Authors
Natalija Stepanovic1; 1 University College London, UKDiscussion
Through centering transgender (self-)representation, this paper discusses pairing between plots and bodies that can inhabit them as well as the gendered dynamics of narrating one’s life. Authored by Bosnian writer Lejla Karamujić, ‘Dream Storage’ is one of the rare ex-Yugoslav trans-centric short stories. Its protagonist, a theatre janitor who is saving up for gender affirmation surgery, wants to fit into the ‘boy meets girl’ plot. To do so, he has to have an unmistakably masculine body. In contrast, Damir Zlatan Frey’s 2014 novel The Crystal Cardinal and Vjeran Miladinović Merlinka’s 2001 memoir Teresa’s Son: Autobiography Without Makeup embrace liminality.

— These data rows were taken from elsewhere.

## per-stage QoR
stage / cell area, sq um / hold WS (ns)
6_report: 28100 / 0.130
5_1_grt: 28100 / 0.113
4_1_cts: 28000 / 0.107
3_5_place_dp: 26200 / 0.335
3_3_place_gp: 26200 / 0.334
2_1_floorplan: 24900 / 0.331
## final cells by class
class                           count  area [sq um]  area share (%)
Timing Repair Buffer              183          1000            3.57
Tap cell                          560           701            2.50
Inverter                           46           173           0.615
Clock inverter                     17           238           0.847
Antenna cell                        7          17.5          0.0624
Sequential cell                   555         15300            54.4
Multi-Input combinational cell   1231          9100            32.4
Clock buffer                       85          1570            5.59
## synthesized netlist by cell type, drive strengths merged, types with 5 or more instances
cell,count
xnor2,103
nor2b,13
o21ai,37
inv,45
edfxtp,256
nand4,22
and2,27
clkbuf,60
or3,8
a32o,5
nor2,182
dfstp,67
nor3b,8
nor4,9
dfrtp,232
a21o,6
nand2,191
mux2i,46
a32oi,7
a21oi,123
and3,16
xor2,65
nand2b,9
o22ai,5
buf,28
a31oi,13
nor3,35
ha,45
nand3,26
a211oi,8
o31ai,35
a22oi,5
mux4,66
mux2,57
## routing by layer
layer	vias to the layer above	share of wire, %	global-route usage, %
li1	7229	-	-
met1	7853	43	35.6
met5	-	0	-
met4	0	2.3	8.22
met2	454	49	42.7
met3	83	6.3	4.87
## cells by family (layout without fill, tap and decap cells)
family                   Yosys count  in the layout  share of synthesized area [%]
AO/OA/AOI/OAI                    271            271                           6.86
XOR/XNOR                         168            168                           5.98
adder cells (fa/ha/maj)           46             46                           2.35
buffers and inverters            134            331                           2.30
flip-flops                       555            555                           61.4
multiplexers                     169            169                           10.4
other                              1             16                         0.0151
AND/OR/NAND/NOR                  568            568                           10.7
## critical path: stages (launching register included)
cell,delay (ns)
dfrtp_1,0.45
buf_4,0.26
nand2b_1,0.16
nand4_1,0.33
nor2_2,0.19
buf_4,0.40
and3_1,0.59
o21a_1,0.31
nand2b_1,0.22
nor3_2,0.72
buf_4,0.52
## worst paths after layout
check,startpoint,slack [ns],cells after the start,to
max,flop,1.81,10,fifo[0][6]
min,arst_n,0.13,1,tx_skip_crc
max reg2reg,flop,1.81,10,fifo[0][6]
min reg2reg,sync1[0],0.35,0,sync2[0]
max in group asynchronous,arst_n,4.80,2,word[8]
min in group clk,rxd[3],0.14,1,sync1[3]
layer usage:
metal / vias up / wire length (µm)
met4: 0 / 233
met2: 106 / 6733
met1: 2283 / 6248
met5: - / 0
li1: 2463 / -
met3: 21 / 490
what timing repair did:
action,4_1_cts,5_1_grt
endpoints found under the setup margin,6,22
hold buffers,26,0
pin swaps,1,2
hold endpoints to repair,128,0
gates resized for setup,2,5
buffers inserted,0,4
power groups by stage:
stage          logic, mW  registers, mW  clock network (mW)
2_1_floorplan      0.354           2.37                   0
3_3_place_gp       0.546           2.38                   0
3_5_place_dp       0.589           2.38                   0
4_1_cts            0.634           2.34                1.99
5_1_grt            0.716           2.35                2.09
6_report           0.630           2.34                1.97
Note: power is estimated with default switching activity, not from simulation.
module bus_trace_debug_module
  import bus_trace_debug_pkg::*;
#(
  parameter int ADDR_W = BUS_ADDR_WIDTH,
  parameter int DEPTH  = TRACE_DEPTH
) (
  input  wire logic              clk,
  input  wire logic              rst_n,
  input  wire logic [3:0]        reg_addr,
  input  wire logic              reg_wr,
  input  wire logic              reg_rd,
  input  wire logic [7:0]        reg_wdata,
  output logic      [7:0]        reg_rdata,
  input  wire logic              bdm_wr,
  input  wire logic [3:0]        bdm_addr,
  input  wire logic [7:0]        bdm_wdata,
  input  wire logic              mcu_secure,
  input  wire logic              bus_valid,
  input  wire logic              bus_rw,
  input  wire logic [ADDR_W-1:0] bus_addr,
  input  wire logic [7:0]        bus_data,
  input  wire logic              opcode_fetch,
  input  wire logic              cof_valid,
  input  wire logic              exec_valid,
  input  wire logic [ADDR_W-1:0] exec_addr,
  output logic                   break_req,
  output logic                   break_tag,
  output logic                   sys_reset_req,
  output logic                   run_active
);
  localparam int CNT_W = $clog2(DEPTH+1);
  localparam logic [CNT_W-1:0] FULL_CNT = CNT_W'(DEPTH);

  initial begin
    if (ADDR_W != 2 * 8) begin
      $error("comparators are two bytes wide, address width must be 16");
    end
    if (DEPTH < 2 || DEPTH > 15) begin
      $error("trace depth must fit the four-bit valid count");
    end
  end

  // Register state
  logic [7:0]          cmp_a_high_q;
  logic [7:0]          cmp_a_low_q;
  logic [7:0]          cmp_b_high_q;
  logic [7:0]          cmp_b_low_q;
  logic [7:0]          control_q;
  logic [7:0]          trigger_q;
  logic [7:0]          reg_rdata_q;
  logic                break_req_q;
  logic                break_tag_q;
  logic                sys_reset_q;
  logic                a_flag_q;
  logic                b_flag_q;
  logic                seen_a_q;
  logic [CNT_W-1:0]    valid_cnt_q;
  logic [ADDR_W-1:0]   last_opcode_q;
  run_state_type       run_state_q;

  // Decoded controls
  logic                module_enable;
  logic                armed;
  logic                break_request_enable;
  logic                exec_qualify_select;
  logic                begin_select;
  logic                event_mode;
  logic                begin_trace;
  logic [3:0]          trigger_mode_field;
  logic [ADDR_W-1:0]   cmp_a;
  logic [ADDR_W-1:0]   cmp_b;

  // Comparator path
  logic                src_valid;
  logic                src_rw;
  logic [ADDR_W-1:0]   src_addr;
  logic                dir_ok_a;
  logic                dir_ok_b;
  logic                hit_a;
  logic                hit_b;
  logic                trig_event;

  // Register port decode
  logic                ctl_write;
  logic                arm_write_set;
  logic                arm_write_clr;
  logic                cmp_write_ok;
  logic                low_read;

  // FIFO connection
  logic                fifo_in_valid;
  logic                fifo_in_ready;
  logic [TRACE_WIDTH-1:0] fifo_in_data;
  logic                fifo_out_valid;
  logic                fifo_out_ready;
  logic [TRACE_WIDTH-1:0] fifo_out_data;
  logic [CNT_W-1:0]    fifo_count;
  logic                fifo_full;
  logic                run_start;
  logic                run_done;
  logic                store_cof;
  logic                store_event;

  assign module_enable        = control_q[CTL_MODULE_ENABLE_BIT];
  assign armed                = (run_state_q != RUN_IDLE);
  assign break_request_enable = control_q[CTL_BREAK_ENABLE_BIT];
  assign exec_qualify_select  = trigger_q[TRG_EXEC_QUALIFY_BIT];
  assign begin_select         = trigger_q[TRG_BEGIN_BIT];
  assign trigger_mode_field   = trigger_q[TRG_MODE_MSB:0];
  assign cmp_a                = {cmp_a_high_q, cmp_a_low_q};
  assign cmp_b                = {cmp_b_high_q, cmp_b_low_q};
  assign event_mode           = (trigger_mode_field == MODE_EVENT_B)
                             || (trigger_mode_field == MODE_A_EVENT_B);
  // Event-only runs are always begin traces
  assign begin_trace          = begin_select || event_mode;

  // Exec qualification only swaps the match source; the run logic is shared
  assign src_valid = exec_qualify_select ? exec_valid : bus_valid;
  assign src_rw    = exec_qualify_select ? 1'b1 : bus_rw;
  assign src_addr  = exec_qualify_select ? exec_addr : bus_addr;

  assign dir_ok_a = !control_q[CTL_A_DIR_QUAL_BIT]
                 || (src_rw == control_q[CTL_A_DIR_VALUE_BIT]);
  assign dir_ok_b = !control_q[CTL_B_DIR_QUAL_BIT]
                 || (src_rw == control_q[CTL_B_DIR_VALUE_BIT]);

  assign hit_a = armed && src_valid && dir_ok_a && (src_addr == cmp_a);
  assign hit_b = armed && src_valid && dir_ok_b && (src_addr == cmp_b);

  always_comb begin
    trig_event = 1'b0;
    unique case (trigger_mode_field)
      MODE_A_ONLY:     trig_event = hit_a;
      MODE_A_OR_B:     trig_event = hit_a || hit_b;
      MODE_A_THEN_B:   trig_event = hit_b && seen_a_q;
      MODE_EVENT_B:    trig_event = hit_b;
      MODE_A_EVENT_B:  trig_event = hit_b && seen_a_q;
      MODE_A_AND_DATA: trig_event = hit_a && (bus_data == cmp_b_low_q);
      MODE_A_NOT_DATA: trig_event = hit_a && (bus_data != cmp_b_low_q);
      MODE_INSIDE:     trig_event = armed && src_valid && dir_ok_a
                                 && (src_addr >= cmp_a) && (src_addr <= cmp_b);
      MODE_OUTSIDE:    trig_event = armed && src_valid && dir_ok_a
                                 && ((src_addr < cmp_a) || (src_addr > cmp_b));
      default:         trig_event = 1'b0;
    endcase
  end

  // Register port strobes
  assign ctl_write     = reg_wr && (reg_addr == DEBUG_CONTROL_OFS);
  assign arm_write_set = ctl_write && reg_wdata[CTL_ARM_BIT]
                      && reg_wdata[CTL_MODULE_ENABLE_BIT] && !mcu_secure;
  assign arm_write_clr = ctl_write && !arm_write_set;
  assign cmp_write_ok  = reg_wr && !armed;
  assign low_read      = reg_rd && (reg_addr == TRACE_FIFO_LOW_OFS);
  assign run_start     = arm_write_set;

  assign fifo_full = (fifo_count == FULL_CNT);

  // Capture sources: change-of-flow addresses or event bytes
  assign store_event = (run_state_q == RUN_PRE) && event_mode && trig_event;
  assign store_cof   = cof_valid && !event_mode
                    && (((run_state_q == RUN_PRE) && !begin_trace)
                     || (run_state_q == RUN_POST));

  always_comb begin
    fifo_in_valid  = 1'b0;
    fifo_in_data   = '0;
    fifo_out_ready = 1'b0;
    if (armed) begin
      if (store_event) begin
        fifo_in_valid = 1'b1;
        fifo_in_data  = {8'h00, bus_data};
      end else if (store_cof) begin
        fifo_in_valid = 1'b1;
        fifo_in_data  = bus_addr;
        // End trace is circular: the oldest word falls out
        fifo_out_ready = !begin_trace && fifo_full;
      end
      // Reads never shift the buffer while armed
    end else if (low_read) begin
      fifo_in_valid  = 1'b1;
      fifo_in_data   = last_opcode_q;
      // Pops only once full, so the buffer acts as an eight-word delay line
      fifo_out_ready = fifo_full;
    end
  end

  trace_fifo #(
    .WIDTH (TRACE_WIDTH),
    .DEPTH (DEPTH)
  ) u_trace_fifo (
    .clk       (clk),
    .rst_n     (rst_n),
    .flush     (run_start),
    .in_valid  (fifo_in_valid),
    .in_ready  (fifo_in_ready),
    .in_data   (fifo_in_data),
    .out_valid (fifo_out_valid),
    .out_ready (fifo_out_ready),
    .out_data  (fifo_out_data),
    .count     (fifo_count)
  );

  // Begin traces end on full; end traces end on the trigger itself
  always_comb begin
    run_done = 1'b0;
    if (run_state_q == RUN_PRE && !begin_trace) begin
      run_done = trig_event;
    end else if (armed && begin_trace) begin
      run_done = fifo_full || (fifo_in_valid && !fifo_in_ready);
    end
  end

  // Run sequencer
  always_ff @(posedge clk) begin
    if (!rst_n) begin
      run_state_q <= RUN_IDLE;
    end else if (run_start) begin
      run_state_q <= RUN_PRE;
    end else if (arm_write_clr || !module_enable || run_done) begin
      run_state_q <= RUN_IDLE;
    end else begin
      unique case (run_state_q)
        RUN_IDLE: run_state_q <= RUN_IDLE;
        RUN_PRE: begin
          if (begin_trace && !event_mode && trig_event) begin
            run_state_q <= RUN_POST;
          end
        end
        RUN_POST: run_state_q <= RUN_POST;
        default:  run_state_q <= RUN_IDLE;
      endcase
    end
  end

  // Control register; arm bit mirrors the run state
  always_ff @(posedge clk) begin
    if (!rst_n) begin
      control_q <= CONTROL_RESET;
    end else if (ctl_write) begin
      control_q <= reg_wdata;
      control_q[CTL_MODULE_ENABLE_BIT] <= reg_wdata[CTL_MODULE_ENABLE_BIT]
                                        && !mcu_secure;
      control_q[CTL_ARM_BIT] <= arm_write_set;
    end else begin
      control_q[CTL_ARM_BIT] <= armed && !run_done && module_enable;
    end
  end

  // Comparator and trigger registers
  always_ff @(posedge clk) begin
    if (!rst_n) begin
      cmp_a_high_q <= CMP_RESET;
      cmp_a_low_q  <= CMP_RESET;
      cmp_b_high_q <= CMP_RESET;
      cmp_b_low_q  <= CMP_RESET;
      trigger_q    <= TRIGGER_RESET;
    end else if (cmp_write_ok) begin
      unique case (reg_addr)
        CMP_A_HIGH_OFS: cmp_a_high_q <= reg_wdata;
        CMP_A_LOW_OFS:  cmp_a_low_q  <= reg_wdata;
        CMP_B_HIGH_OFS: cmp_b_high_q <= reg_wdata;
        CMP_B_LOW_OFS:  cmp_b_low_q  <= reg_wdata;
        TRIGGER_OFS:    trigger_q    <= {reg_wdata[7:6], 2'b00, reg_wdata[3:0]};
        default: begin
        end
      endcase
    end
  end

  // Match flags and sequence memory, cleared at each run start
  always_ff @(posedge clk) begin
    if (!rst_n || run_start) begin
      a_flag_q <= 1'b0;
      b_flag_q <= 1'b0;
      seen_a_q <= 1'b0;
    end else begin
      if (hit_a) begin
        a_flag_q <= 1'b1;
        seen_a_q <= 1'b1;
      end
      if (hit_b) begin
        b_flag_q <= 1'b1;
      end
    end
  end

  // Valid count freezes once the run ends
  always_ff @(posedge clk) begin
    if (!rst_n || run_start) begin
      valid_cnt_q <= '0;
    end else if (armed) begin
      valid_cnt_q <= fifo_count + CNT_W'(fifo_in_valid && fifo_in_ready
                                         && !fifo_out_ready);
    end
  end

  always_ff @(posedge clk) begin
    if (!rst_n) begin
      last_opcode_q <= '0;
    end else if (opcode_fetch) begin
      last_opcode_q <= bus_addr;
    end
  end

  // Break request: one pulse per completed run
  always_ff @(posedge clk) begin
    if (!rst_n) begin
      break_req_q <= 1'b0;
      break_tag_q <= 1'b0;
    end else begin
      break_req_q <= run_done && break_request_enable && !run_start;
      if (run_done && break_request_enable) begin
        break_tag_q <= control_q[CTL_TAG_BIT];
      end
    end
  end

  // Force reset only through the serial debug write path
  always_ff @(posedge clk) begin
    if (!rst_n) begin
      sys_reset_q <= 1'b0;
    end else begin
      sys_reset_q <= bdm_wr && (bdm_addr == FORCE_RESET_OFS)
                  && bdm_wdata[FORCE_RESET_BIT];
    end
  end

  // Read data; unmapped and write-only bytes read zero
  always_ff @(posedge clk) begin
    if (!rst_n) begin
      reg_rdata_q <= READ_ZERO;
    end else if (reg_rd) begin
      unique case (reg_addr)
        CMP_A_HIGH_OFS:      reg_rdata_q <= cmp_a_high_q;
        CMP_A_LOW_OFS:       reg_rdata_q <= cmp_a_low_q;
        CMP_B_HIGH_OFS:      reg_rdata_q <= cmp_b_high_q;
        CMP_B_LOW_OFS:       reg_rdata_q <= cmp_b_low_q;
        TRACE_FIFO_HIGH_OFS: reg_rdata_q <= (event_mode || !fifo_out_valid)
                                          ? READ_ZERO : fifo_out_data[15:8];
        TRACE_FIFO_LOW_OFS:  reg_rdata_q <= fifo_out_valid
                                          ? fifo_out_data[7:0] : READ_ZERO;
        DEBUG_CONTROL_OFS:   reg_rdata_q <= control_q;
        TRIGGER_OFS:         reg_rdata_q <= trigger_q;
        STATUS_OFS:          reg_rdata_q <= {a_flag_q, b_flag_q, armed, 1'b0,
                                             valid_cnt_q};
        FORCE_RESET_OFS:     reg_rdata_q <= READ_ZERO;
        default:             reg_rdata_q <= READ_ZERO;
      endcase
    end
  end

  assign reg_rdata     = reg_rdata_q;
  assign break_req     = break_req_q;
  assign break_tag     = break_tag_q;
  assign sys_reset_req = sys_reset_q;
  assign run_active    = control_q[CTL_ARM_BIT];

endmodule : bus_trace_debug_module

In The Crystal Cardinal, a novel documenting Frey’s development from a street-wise rascal into a renowned choreographer, the narrator-protagonist is split into a feminine and masculine self. After being brought up as a girl in infancy, his female double is occasionally summoned in play and performance. Teresa’s Son, a story about office worker Vjeran and his nighttime persona, a glamorous sex worker Marilyn,testifies of a similar schism. However, the autobiographers uphold a gender-based hierarchy – the masculine, authentic self is framed as a creator while the feminine, visibly theatrical self, is his fabrication. This hierarchy is fully obliterated in Jasna Jasna Žmak’s Mine You (2015), a fragmentary novel that treats gender as a free-floating signifier attachable to any kind of body.